Single-cell RNA-Seq-based deconvolution of hairy cell leukemia reveals novel disease drivers and identifies DUSP1 as potential therapeutic target

Microwell-based (BD Rhapsody) scRNA-seq of Hairy Cell Leukemia Patients published in  Single-cell RNA-Seq-based deconvolution of hairy cell leukemia reveals novel disease drivers and identifies DUSP1 as potential therapeutic target, Jan-Paul Bohn et al. Submitted.

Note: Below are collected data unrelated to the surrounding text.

`src/rtl/multi_wave_osc.sv`:
```
// Phase-accumulator oscillator producing saw-up, saw-down, triangle or square
// samples through a valid/ready output stage.
module multi_wave_osc #(
  parameter int width_p       = 12,
  parameter int phase_width_p = 24
) (
  input  logic                     clk_i,
  input  logic                     reset_ni,
  input  logic                     en_i,
  input  logic [phase_width_p-1:0] freq_i,
  input  logic [1:0]               mode_i,
  input  logic                     sync_i,
  input  logic                     ready_i,
  output logic [width_p-1:0]       data_o,
  output logic                     valid_o,
  output logic                     wrap_o
);

  localparam int W = width_p;
  localparam int P = phase_width_p;
  localparam logic [W-1:0] LP_H = {1'b1, {(W-1){1'b0}}};

  // Handshake: data_o/wrap_o are offered while valid_o=1 and are consumed on a
  // rising edge where ready_i=1; while valid_o=1 and ready_i=0 all outputs and
  // the phase hold. A new sample is produced whenever en_i=1 and the output
  // register is empty or being consumed in the same cycle.
  logic [P-1:0] r_ph;
  logic [W-1:0] r_data;
  logic         r_valid;
  logic         r_wrap;

  logic         w_adv;
  logic [P-1:0] w_ph_used;
  logic [P:0]   w_sum;
  logic [W-1:0] w_p;
  logic [W-1:0] w_q;
  logic         w_m;
  logic [W-1:0] w_saw_up;
  logic [W-1:0] w_wave;

  assign w_adv     = en_i & (~r_valid | ready_i);
  assign w_ph_used = sync_i ? '0 : r_ph;
  assign w_sum     = {1'b0, w_ph_used} + {1'b0, freq_i};

  assign w_p      = w_ph_used[P-1 -: W];
  assign w_q      = w_ph_used[P-2 -: W];
  assign w_m      = w_ph_used[P-1];
  assign w_saw_up = w_p - LP_H;

  always_comb begin
    w_wave = '0;
    case (mode_i)
      2'd0:    w_wave = w_saw_up;
      2'd1:    w_wave = ~w_saw_up;
      2'd2:    w_wave = (w_m ? ~w_q : w_q) - LP_H;
      default: w_wave = w_m ? LP_H : ~LP_H;
    endcase
  end

  always_ff @(posedge clk_i or negedge reset_ni) begin
    if (!reset_ni) begin
      r_ph    <= '0;
      r_data  <= '0;
      r_valid <= 1'b0;
      r_wrap  <= 1'b0;
    end else if (w_adv) begin
      r_data  <= w_wave;
      r_ph    <= w_sum[P-1:0];
      r_wrap  <= w_sum[P];
      r_valid <= 1'b1;
    end else begin
      // A restart request still zeroes the phase even when no sample goes out.
      if (sync_i) r_ph <= '0;
      if (r_valid && ready_i) r_valid <= 1'b0;
    end
  end

  assign data_o  = r_data;
  assign valid_o = r_valid;
  assign wrap_o  = r_wrap;

endmodule

```
`config.mk`:
```
export PLATFORM = sky130hd
export DESIGN_NAME = multi_wave_osc
export DESIGN_NICKNAME = d
export VERILOG_FILES = /design/src/rtl/multi_wave_osc.sv
export SDC_FILE = /design/constraint.sdc
export NUM_CORES = 1
export LEC_CHECK = 0
export CAP_MARGIN = 5
export CORE_ASPECT_RATIO = 0.9
export CORE_MARGIN = 4
export CORE_UTILIZATION = 56
export CTS_CLUSTER_DIAMETER = 40
export DETAILED_ROUTE_END_ITERATION = 16
export PLACE_DENSITY = 0.82
export SLEW_MARGIN = 0
export SYNTH_ARGS = -nofsm -noshare
export SYNTH_HDL_FRONTEND = slang
export SYNTH_SLANG_ARGS = --single-unit
```
`constraint.sdc`:
```
create_clock -name clk_i -period 3 [get_ports clk_i]
set_input_delay 0.6 -clock clk_i [delete_from_list [all_inputs] [get_ports clk_i]]
set_output_delay 0.6 -clock clk_i [all_outputs]
set_load 0.05 [all_outputs]
```
==> key figures <==
Route
  – Aggregate routed wire length: about 9.3 mm
  – Routed vias: roughly 3.4k
  – TritonRoute pass-1 iters: 5
  – Post-route DRC: 0
  – Remaining antenna violation count: 0
  – Post-DR wirelength/cell: between 15 and 20 um
  – Initial drt markers: 311
  – Vias per cell: about 5.9

STA
  – PnR worst setup slack: 130.5 ps
  – Final Hold Fails: 0
  – Tightest Pin Transition: about 880 ps
  – Count of final max-slew check failures: 0
  – Fmax: ~350 MHz
  – Worst Clk Skew: roughly 10 ps
  – Setup TNS: 0 ps
  – Tcrit/Tclk final: between 90% and 100%
  – RSZ-0062 raised after global routing: no
  – Min Tclk post-route: approximately 2900 ps
  – Max_slew headroom: between 40 and 50%
  – Worst hold margin: ~420 ps
  – Final setup viols: 0

Final layout
  – Fraction of final layout cells sized beyond drive strength 1: roughly 19%
  – N_diodes: 0
  – Filler Cells Inserted: 457
  – Nets: roughly 550
  – Area Growth Syn to Fin: 28.89%
  – Post-route cell area: ~4400 um2

Run
  – Max_cap viols: 0

Global route
  – Total grt overflow: 0
  – Global-route wire length before repair: ~16 mm
  – Initial antenna violation count: 0
  – GRT Total Usage: a little over a quarter
  – Largest net degree at the start of global routing: 39
  – Vias in the first global route: 3318

Logic synthesis
  – Leading area contributor after synthesis: dfrtp_1
  – Mapped Avg Cell Area: roughly 8.5 um2
  – Top FF cell, synth: dfrtp_1
  – Synth top area cells: dfrtp_1 28%, xnor2_1 7.9%, ha_1 6.9%
  – Synth warnings: 0
  – Syn Nets: between 400 and 500
  – Synth cell types: between 50 and 60
  – Syn Inst Count: approximately 400
  – Async SR Flop Fraction: 100.0%
  – Share of the synthesized area in the top cell type: 27.76%
  – Sequential fraction of the synthesis area: 27.76%
  – Post-synth EDFFs: 0
  – Most common cell in the netlist: dfrtp_1
  – Synthesized flop and latch total: 38
  – Synth top cells by count: 38 x dfrtp_1, 32 x nand2_1, 31 x xnor2_1
  – Post-Syn Area: between 3000 and 4000 um2

Die
  – Initial Util: about three fifths
  – Die ar.: between 7000 and 8000 um2
  – Chip height: a little over 80 um
  – Core area: approximately 5800 um2
  – Rows: 26
  – Die width: around 90 um
  – I/O pin total: 45

Worst setup path
  – Reg2Reg Launch Point: r_ph[0]$_DFF_PN0_
  – R2R cell count: 11
  – Req. time, crit path: 3180 ps
  – Worst-path fanout max: 3
  – CP Launch Type: input port
  – Worst Setup End Kind: flop
  – Critical path cell sequence: clkdlybuf4s50_1 > ha_1 > fa_2 > a21o_1 > a221o_1 > nand4_2 > a21oi_1 > nor4_2 > buf_4 > mux2i_1 > nand2_1
  – FF-to-FF setup slack: around 370 ps
  – Data arrival time of the critical path: 3050 ps
  – Max incr delay on CP: roughly 420 ps
  – FF-to-FF End: r_ph[20]$_DFF_PN0_
  – Setup Crit Path Kind: input port to flop
  – CP max stage cell: clkdlybuf4s50_1

Clock tree
  – Post-CTS Setup Repair Bufs: 0
  – TritonCTS clock tree: built
  – Resized Gates After CTS: 3
  – Clk sink count: 38
  – Root buf cell: clkbuf_8
  – H-tree levels: 2
  – Clk Latency, worst-skew pair: about 300 ps
  – Max Root-Sink Buffers: 2
  – Clock buffer count from CTS: 5
  – Hold Buf Count CTS: 0
  – Clk slew on worst S/H paths: around 80 ps

Placement
  – Post-DP HPWL: 7.198 mm
  – PortBufs: 44
  – Pre-CTS setup slack: -347.1 ps
  – DP Area: approximately 4300 um2
  – GP Congestion: around 0.94

Power and ir drop
  – P_leak: 2.001 nW
  – Max rail drop VDD: approximately 0.36 mV
  – Pwr Total: about 0.0021 W
  – PwrDens: 481.0 nW/um2

Min path
  – Hold Crit Class: input port to asynchronous set/reset pin

Status
  – Status: finished clean
logic make-up after synthesis:
group	Yosys count	synth area share (%)
buf+inv	34	4.931
flops	38	27.76
simple gates	128	20.23
mux	9	2.849
compound gates	127	25.20
xor+xnor	45	11.50
fa+ha+maj	20	7.524
routing by layer:
metal	up-vias	global-route usage, %	routed length, um
li1	1648	-	-
met1	1578	36.31	4379
met2	113	43.55	4248
met3	20	4.529	517
met4	0	7.492	158
met5	-	0	0
sequential cells by signal (all words and copies together), names as in the netlist:
name and count:
valid_o 1, r_ph 24, data_o 12, wrap_o 1
through the flow:
stage / utilization, % / std cells
CTS: 76.25 / 565
global placement: 74.59 / 557
global route: 76.25 / 565
detailed placement: 74.59 / 557
floorplan: - / 401
finish: 76.25 / 565
power breakdown:
| part | internal (W) | leakage [nW] | switching [W] |
|---|---|---|---|
| registers | 0.000606 | 0.467 | 0.0000838 |
| clock network | 0.000186 | 0.0482 | 0.000189 |
| logic | 0.000497 | 1.49 | 0.000563 |
worst max-delay path, delay by kind of cell:
family / cells / cell delay [ps]
compound gates: 3 / 620
fa+ha+maj: 2 / 590
buf+inv: 2 / 610
mux: 1 / 180
simple gates: 3 / 460
final cells by class:
type	instances	area, um2	share of cell area [%]
Tap cell	70	87.58	1.984
Clock inverter	1	5.005	0.1133
Timing Repair Buffer	111	940.9	21.31
Multi-Input combinational cell	329	2311	52.34
Clock buffer	7	86.33	1.955
Sequential cell	38	950.9	21.54
Inverter	9	33.78	0.7651
worst max-delay path by stage:
| stage | slack (ps) | startpoint | endpoint |
|---|---|---|---|
| after floorplan | 20 | sync_i | r_ph[22]$_DFF_PN0_ |
| after global placement | -300 | sync_i | r_ph[20]$_DFF_PN0_ |
| after detailed placement | -350 | sync_i | r_ph[18]$_DFF_PN0_ |
| after CTS | 140 | freq_i[0] | r_ph[18]$_DFF_PN0_ |
| after global routing | 70 | freq_i[0] | r_ph[18]$_DFF_PN0_ |
| final | 130 | freq_i[0] | r_ph[20]$_DFF_PN0_ |
layout by cell type, fill, tap and decap left out, drive strengths merged, types with 7 or more instances in the layout:
master	n
buf	68
clkdlybuf4s50	42
dfrtp	38
nand2	32
xnor2	31
a21oi	28
o21ai	23
nor2	22
nor2b	20
ha	19
xor2	14
o21a	14
o221ai	12
a31oi	10
inv	9
a21o	9
nand3	8
and3	8
o211ai	7
nor3	7
clkbuf	7
Power figures use the tool's default switching activity.
==> config.mk <==
export PLATFORM = sky130hd
export DESIGN_NAME = regfile_sb_flat
export DESIGN_NICKNAME = d
export VERILOG_FILES = /design/src/rtl/regfile_sb_if.sv /design/src/rtl/regfile_sb.sv /design/src/flat_wrapper.sv
export SDC_FILE = /design/constraint.sdc
export NUM_CORES = 2
export LEC_CHECK = 0
export BUFFER_PORTS_ARGS = -buffer_cell sky130_fd_sc_hd__clkbuf_2
export CAP_MARGIN = 20
export CORE_UTILIZATION = 43
export DETAILED_ROUTE_END_ITERATION = 16
export PLACE_DENSITY = 0.65
export SLEW_MARGIN = 40
export SYNTH_ARGS = -nofsm -noshare
export SYNTH_HDL_FRONTEND = slang
export SYNTH_SLANG_ARGS = --single-unit
export TNS_END_PERCENT = 10
==> constraint.sdc <==
create_clock -name clk -period 7.23 [get_ports clk]
set_clock_uncertainty 0.15 [all_clocks]
set_input_delay 0.3615 -clock clk [delete_from_list [all_inputs] [get_ports clk]]
set_output_delay 0.3615 -clock clk [all_outputs]
set_load 0.05 [all_outputs]
==> src/rtl/regfile_sb_if.sv <==
// Bus bundle between pipeline control and the scoreboarded register file.
// The master drives addresses and strobes; the slave returns read data and busy state.
interface regfile_sb_if #(
  parameter int DATAWIDTH = 32,
  parameter int ADDRWIDTH = 5
);
  logic [ADDRWIDTH-1:0]   readReg1;
  logic [ADDRWIDTH-1:0]   readReg2;
  logic [DATAWIDTH-1:0]   readData1;
  logic [DATAWIDTH-1:0]   readData2;
  logic                   busy1;
  logic                   busy2;
  logic                   write;
  logic [ADDRWIDTH-1:0]   writeReg;
  logic [DATAWIDTH-1:0]   writeData;
  logic [DATAWIDTH/8-1:0] byteEn;
  logic                   reserve;
  logic [ADDRWIDTH-1:0]   reserveReg;
  logic [ADDRWIDTH:0]     busyCount;
  logic                   conflict;

  modport master (
    output readReg1, readReg2, write, writeReg, writeData, byteEn, reserve, reserveReg,
    input  readData1, readData2, busy1, busy2, busyCount, conflict
  );

  modport slave (
    input  readReg1, readReg2, write, writeReg, writeData, byteEn, reserve, reserveReg,
    output readData1, readData2, busy1, busy2, busyCount, conflict
  );
endinterface

==> src/rtl/regfile_sb.sv <==
// Register file with byte-enabled write, two async read ports and a per-entry busy
// scoreboard used by decode to stall on read-after-write hazards.
module regfile_sb #(
  parameter int DATAWIDTH = 32,
  parameter int ADDRWIDTH = 5,
  parameter int ZERO_REG  = 1,
  parameter int BYPASS    = 1
) (
  input logic         clk,
  input logic         rst_n,
  regfile_sb_if.slave bus
);
  localparam int DEPTH  = 1 << ADDRWIDTH;
  localparam int NBYTES = DATAWIDTH / 8;

  logic [DATAWIDTH-1:0] r_regs [DEPTH];
  logic [DEPTH-1:0]     r_busy;
  logic [ADDRWIDTH:0]   r_busyCount;
  logic                 r_conflict;

  logic                 w_wrEn;
  logic                 w_rsvEn;
  logic                 w_sameEntry;
  logic                 w_inc;
  logic                 w_dec;
  logic                 w_conflictHit;
  logic [DATAWIDTH-1:0] w_merged;
  logic [DEPTH-1:0]     w_busyNext;
  logic                 w_zero1;
  logic                 w_zero2;
  logic                 w_bypass1;
  logic                 w_bypass2;

  // Entry 0 swallows writes and reservations when it is hard-wired to zero.
  assign w_wrEn  = bus.write   && !((ZERO_REG != 0) && (bus.writeReg   == '0));
  assign w_rsvEn = bus.reserve && !((ZERO_REG != 0) && (bus.reserveReg == '0));
  assign w_sameEntry = w_wrEn && w_rsvEn && (bus.writeReg == bus.reserveReg);

  // A write is the completion event, so it releases busy; a same-cycle reserve wins.
  assign w_inc = w_rsvEn && !r_busy[bus.reserveReg];
  assign w_dec = w_wrEn && r_busy[bus.writeReg] && !w_sameEntry;
  assign w_conflictHit = w_rsvEn && r_busy[bus.reserveReg] && !w_sameEntry;

  always_comb begin
    w_merged = r_regs[bus.writeReg];
    for (int b = 0; b < NBYTES; b++) begin
      if (bus.byteEn[b]) begin
        w_merged[8*b +: 8] = bus.writeData[8*b +: 8];
      end
    end
  end

  always_comb begin
    w_busyNext = r_busy;
    if (w_wrEn) begin
      w_busyNext[bus.writeReg] = 1'b0;
    end
    if (w_rsvEn) begin
      w_busyNext[bus.reserveReg] = 1'b1;
    end
  end

  always_ff @(posedge clk or negedge rst_n) begin
    if (!rst_n) begin
      for (int i = 0; i < DEPTH; i++) begin
        r_regs[i] <= '0;
      end
      r_busy      <= '0;
      r_busyCount <= '0;
      r_conflict  <= 1'b0;
    end else begin
      if (w_wrEn) begin
        r_regs[bus.writeReg] <= w_merged;
      end
      r_busy      <= w_busyNext;
      r_busyCount <= r_busyCount + (ADDRWIDTH+1)'(w_inc) - (ADDRWIDTH+1)'(w_dec);
      if (w_conflictHit) begin
        r_conflict <= 1'b1;
      end
    end
  end

  assign w_zero1   = (ZERO_REG != 0) && (bus.readReg1 == '0);
  assign w_zero2   = (ZERO_REG != 0) && (bus.readReg2 == '0);
  assign w_bypass1 = (BYPASS != 0) && w_wrEn && (bus.writeReg == bus.readReg1);
  assign w_bypass2 = (BYPASS != 0) && w_wrEn && (bus.writeReg == bus.readReg2);

  always_comb begin
    bus.readData1 = r_regs[bus.readReg1];
    bus.busy1     = r_busy[bus.readReg1];
    if (w_zero1) begin
      bus.readData1 = '0;
      bus.busy1     = 1'b0;
    end else if (w_bypass1) begin
      bus.readData1 = w_merged;
      bus.busy1     = 1'b0;
    end
  end

  always_comb begin
    bus.readData2 = r_regs[bus.readReg2];
    bus.busy2     = r_busy[bus.readReg2];
    if (w_zero2) begin
      bus.readData2 = '0;
      bus.busy2     = 1'b0;
    end else if (w_bypass2) begin
      bus.readData2 = w_merged;
      bus.busy2     = 1'b0;
    end
  end

  assign bus.busyCount = r_busyCount;
  assign bus.conflict  = r_conflict;
endmodule

==> src/flat_wrapper.sv <==
// flat-port wrapper written by rule: the top's interface ports become plain ports
module regfile_sb_flat 
#(
  parameter int DATAWIDTH = 32,
  parameter int ADDRWIDTH = 5,
  parameter int ZERO_REG  = 1,
  parameter int BYPASS    = 1
)
  (clk, rst_n, bus_readReg1, bus_readReg2, bus_write, bus_writeReg, bus_writeData, bus_byteEn, bus_reserve, bus_reserveReg, bus_readData1, bus_readData2, bus_busy1, bus_busy2, bus_busyCount, bus_conflict);
  regfile_sb_if #(.DATAWIDTH(DATAWIDTH), .ADDRWIDTH(ADDRWIDTH)) bus_i ();
  input logic clk;
  input logic rst_n;
  input wire logic [$bits(bus_i.readReg1)-1:0] bus_readReg1;
  input wire logic [$bits(bus_i.readReg2)-1:0] bus_readReg2;
  input wire logic [$bits(bus_i.write)-1:0] bus_write;
  input wire logic [$bits(bus_i.writeReg)-1:0] bus_writeReg;
  input wire logic [$bits(bus_i.writeData)-1:0] bus_writeData;
  input wire logic [$bits(bus_i.byteEn)-1:0] bus_byteEn;
  input wire logic [$bits(bus_i.reserve)-1:0] bus_reserve;
  input wire logic [$bits(bus_i.reserveReg)-1:0] bus_reserveReg;
  output wire logic [$bits(bus_i.readData1)-1:0] bus_readData1;
  output wire logic [$bits(bus_i.readData2)-1:0] bus_readData2;
  output wire logic [$bits(bus_i.busy1)-1:0] bus_busy1;
  output wire logic [$bits(bus_i.busy2)-1:0] bus_busy2;
  output wire logic [$bits(bus_i.busyCount)-1:0] bus_busyCount;
  output wire logic [$bits(bus_i.conflict)-1:0] bus_conflict;
  assign bus_i.readReg1 = bus_readReg1;
  assign bus_i.readReg2 = bus_readReg2;
  assign bus_i.write = bus_write;
  assign bus_i.writeReg = bus_writeReg;
  assign bus_i.writeData = bus_writeData;
  assign bus_i.byteEn = bus_byteEn;
  assign bus_i.reserve = bus_reserve;
  assign bus_i.reserveReg = bus_reserveReg;
  assign bus_readData1 = bus_i.readData1;
  assign bus_readData2 = bus_i.readData2;
  assign bus_busy1 = bus_i.busy1;
  assign bus_busy2 = bus_i.busy2;
  assign bus_busyCount = bus_i.busyCount;
  assign bus_conflict = bus_i.conflict;
  regfile_sb #(.DATAWIDTH(DATAWIDTH), .ADDRWIDTH(ADDRWIDTH), .ZERO_REG(ZERO_REG), .BYPASS(BYPASS)) u_core (.clk(clk), .rst_n(rst_n), .bus(bus_i));
endmodule
==> out/results.ini <==
[outcome]
status=finished clean

[worst_setup_path]
end_kind=output port
r2r_slack_ns=3.76
cp-start-kind=input port
reg2reg_to=u_core.bus.busyCount[4]
worst-path-max-fanout=26
arrival_ns=4.21
critPathKind=in2out
required_ns=6.72
cp_top_family=buffers and inverters
ff2ff_path_depth=13
crit_buf_inv=4
reg2reg_from=u_core.r_busy[31]
worst_path_max_delay_cell=nor2_4
max_stage_delay_ns=0.74
crit_path_cell_trace=clkbuf_2 > or3_1 > o31ai_1 > o31ai_1 > buf_4 > nor2_4 > buf_4 > a221o_1 > clkbuf_2

[final_layout]
final_common_cell=dfrtp_1
layout-drive-gt1-share_pct=50.0
final_cell_mix=dfrtp_1, mux2_2, mux4_2
final_nets=4602
syn_to_final_growth_pct=10.6
nFillCells=13200

[routing]
drc=0
routed.top_layer=met5
dr_wl_met2_um=107000
drt_wl_total_um=241000
wl_met3_um=27400
viasPerCell=7.08
firstDrtPassIters=8
vias=47200
drtAntennaViolNets=0
met1_length_um=93500
wl_per_cell_um=36.1
drt_iter0_markers=6048

[timing]
setup_viol=0
maxSlewViolCount=0
hold_violations=0
period_needed_ns=4.72
timing.fmax_mhz=212
finalCritPeriodShare_pct=65.3
worst_slew_pin_slew_ns=1.00
setup_tns_ns=0
max_slew_margin_pct=33.0
grt_setup_unrepaired=no

[clock_network]
root_buffer=clkbuf_16
post_cts_buffers=0
cts_tree=built
ctsLongestPathBuffers=3
cts_hold_buf=6
cts.clk_slew.worst_paths_ns=0.06
cts_buffers=119
ctsResizeCount=0
clock_sinks=1063
insertion_delay_ns=0.76
cts_max_level=3

[power_and_ir_drop]
p_int_mw=13.8
totalPowerFinal_mw=20.2
p_leak_nw=31.3
clkPwrFrac_pct=31.4
power_frac_comb_pct=27.2
p_sw_share_pct=32.0
netSwitchingPower_mw=6.47
peakVddDrop_v=0.000195
power_frac_seq_pct=41.3
powerDensity_mw_per_mm2=274

[grt]
track_usage_pct=30.8
grt_pass1_wl_um=351000
grt_overflow=0
grt_pass1_vias=46600
grt_max_degree=149
antenna_found_initial=5

[logic_synthesis]
ys_seq_area_share_pct=39.9
synth_cell_type_count=69
syn_area_mm2=0.0667
ys_ff_latch=1063
synth-main-ff-cell=dfrtp_1
synth_cells=4649
synth-async-reset-ratio_pct=100
syn_avg_cell_area_um2=14.3
synth_edf_count=0
ys_warn_count=0
syn_nets=4716

[die]
die_area_mm2=0.157
die_w_um=396
die_h_um=396
core_mm2=0.154
ios=133
num_rows=144
initial_core_util_pct=43.3

[place]
gp_congestion=0.882
portBuffers=132
dp.final_hpwl_um=146000

[worst_hold_path]
hp-class=in2async

[job]
maxCapViolations=0

-- state kept, by name, indices dropped and copies added (netlist names) --
signal and cells:
u_core.bus.busyCount 6, u_core.r_regs 1024, u_core.bus.conflict 1, u_core.r_busy 32
-- worst max-delay path by stage --
stage                     slack (ns)                 endpoint  cells past startpoint       startpoint
after floorplan                 3.50  u_core.bus.busyCount[4]                     17  bus_writeReg[0]
after global placement          2.38        bus_readData1[31]                      8  bus_writeReg[4]
after detailed placement        2.56  u_core.bus.busyCount[4]                     15  bus_writeReg[0]
after CTS                       2.56        bus_readData1[31]                      8  bus_writeReg[0]
after global routing            2.48        bus_readData2[30]                      9  bus_writeReg[2]
final                           2.51        bus_readData2[30]                      9  bus_writeReg[2]
-- kinds of logic after synthesis --
logic type	after synthesis	synth area share (%)
muxes	2118	47.1
DFF	1063	39.9
buffers and inverters	566	4.12
and+or+nand+nor	442	3.44
AOI/OAI and AO/OA	433	5.06
xor gates and xnor gates	20	0.263
adders and majority gates	7	0.143
-- cell usage after synthesis (17+ instances only) --
master	count	share of area (%)
a22o_1	18	0.24
nor2_1	64	0.36
dfrtp_1	1063	40
nor3_1	33	0.25
a21oi_1	43	0.32
a211oi_1	37	0.42
a221o_1	63	0.95
a22oi_1	79	0.89
and3_1	35	0.33
mux2_2	1004	17
o22ai_1	73	0.68
buf_2	239	1.8
mux4_2	716	24
o21ai_0	53	0.40
inv_1	24	0.14
mux2i_1	398	6.0
nand3_1	38	0.29
a41oi_2	17	0.41
buf_4	35	0.39
nor4_1	29	0.27
nor2b_1	62	0.58
clkbuf_1	203	1.1
buf_6	24	0.41
nand2_1	122	0.69
buf_1	28	0.16
-- worst reg2reg max path, cell delays in order (launching register included) --
cell	delay [ns]
dfrtp_1	0.43
mux4_2	0.53
a22o_1	0.23
a221oi_1	0.22
o221ai_1	0.15
and3_1	0.23
ha_1	0.28
inv_1	0.03
ha_1	0.20
fa_1	0.43
a21oi_1	0.17
nor2_1	0.05
nor2_1	0.10
xnor2_1	0.13
-- through the flow --
| stage | instance area [µm²] | cells | utilization (%) | setup slack [ns] | hold WS [ns] |
|---|---|---|---|---|---|
| final | 73800 | 6678 | 47.9 | 2.51 | 0.108 |
| after global routing | 73800 | 6677 | 47.9 | 2.48 | 0.154 |
| after CTS | 73500 | 6669 | 47.7 | 2.56 | 0.0907 |
| after detailed placement | 69400 | 6444 | 45.0 | 2.56 | 0.233 |
| after global placement | 68900 | 6426 | 44.8 | 2.38 | 0.237 |
| after floorplan | 66700 | 4649 | - | 3.50 | -0.0841 |
-- final cells by class --
type | instances | area, µm² | share of cell area [%]
multi-input combinational | 3020 | 37800 | 51.2
sequential | 1063 | 26600 | 36.1
clock buffer | 162 | 3430 | 4.65
timing repair buffer | 306 | 2670 | 3.61
tap | 2044 | 2560 | 3.47
clock inverter | 57 | 623 | 0.845
inverter | 25 | 93.8 | 0.127
antenna | 1 | 2.50 | 0.00339
-- power by group through the flow --
stage	Sequential (mW)	Combinational [mW]	Clock (mW)
final	8.36	5.51	6.36
after global routing	8.51	5.81	6.66
after CTS	8.29	5.46	6.42
after detailed placement	8.39	5.43	0
after global placement	8.32	5.35	0
after floorplan	8.03	4.16	0
-- layer usage --
metal	vias to the layer above	track usage [%]
met5	-	0.400
met4	2	15.8
met3	685	8.26
met2	3124	44.9
met1	25300	42.0
li1	18200	-
(Power assumes the default switching activity.)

The files will be made available upon publication.  Description of the files 01_raw_counts: count matrices as CSV as generated by the BD Rhapsody WTA analysis pipeline 10_prepare_adata: Load BD Rhapsody WTA analysis pipeline outputs into AnnData objects and add metadata. 20_scrnaseq_qc: Use a nextflow pipeline (stored in lib/single-cell-analysis-nf) to perform threshold-based filtering of single-cell data and apply SOLO for doublet detection. 30_merge_adata: Merge samples into a single AnnData object, train a scVI model for batch effect removal, and annotate cell-types based on unsupervised clustering 40_cluster_analysis: Identify and investigate subclusters representing cell-states that go beyond the major cell-types 50_de_analysis: Generate pseudobulk and perform differential gene expression analysis using DESeq2 (based on a wrapper script stored in lib/deseq2_workflow) 70_downstream_analysis: Perform pathway analyses and generate figures for publication based on the data generated in the previous steps containers: Conda environments used for the analysis packed up as singularity containers.